Saved entries >>
____

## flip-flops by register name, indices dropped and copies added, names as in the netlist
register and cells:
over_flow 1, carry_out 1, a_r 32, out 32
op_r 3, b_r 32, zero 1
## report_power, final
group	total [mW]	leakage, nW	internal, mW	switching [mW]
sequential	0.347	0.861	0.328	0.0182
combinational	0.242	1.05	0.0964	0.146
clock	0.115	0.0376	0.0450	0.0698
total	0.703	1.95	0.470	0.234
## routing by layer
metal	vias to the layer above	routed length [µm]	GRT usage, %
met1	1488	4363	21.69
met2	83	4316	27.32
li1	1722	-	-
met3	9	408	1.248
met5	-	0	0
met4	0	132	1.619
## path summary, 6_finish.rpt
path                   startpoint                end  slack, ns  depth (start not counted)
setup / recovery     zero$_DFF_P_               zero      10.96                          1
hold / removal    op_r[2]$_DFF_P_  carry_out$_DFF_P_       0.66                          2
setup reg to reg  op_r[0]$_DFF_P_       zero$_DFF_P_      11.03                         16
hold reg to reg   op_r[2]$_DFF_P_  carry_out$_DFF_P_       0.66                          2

____

EXERCISE OBJECTIVE >> When a line in the data contains "hold", return it as written.

SOLUTION TO THE EXERCISE >>
hold / removal    op_r[2]$_DFF_P_  carry_out$_DFF_P_       0.66                          2
hold reg to reg   op_r[2]$_DFF_P_  carry_out$_DFF_P_       0.66                          2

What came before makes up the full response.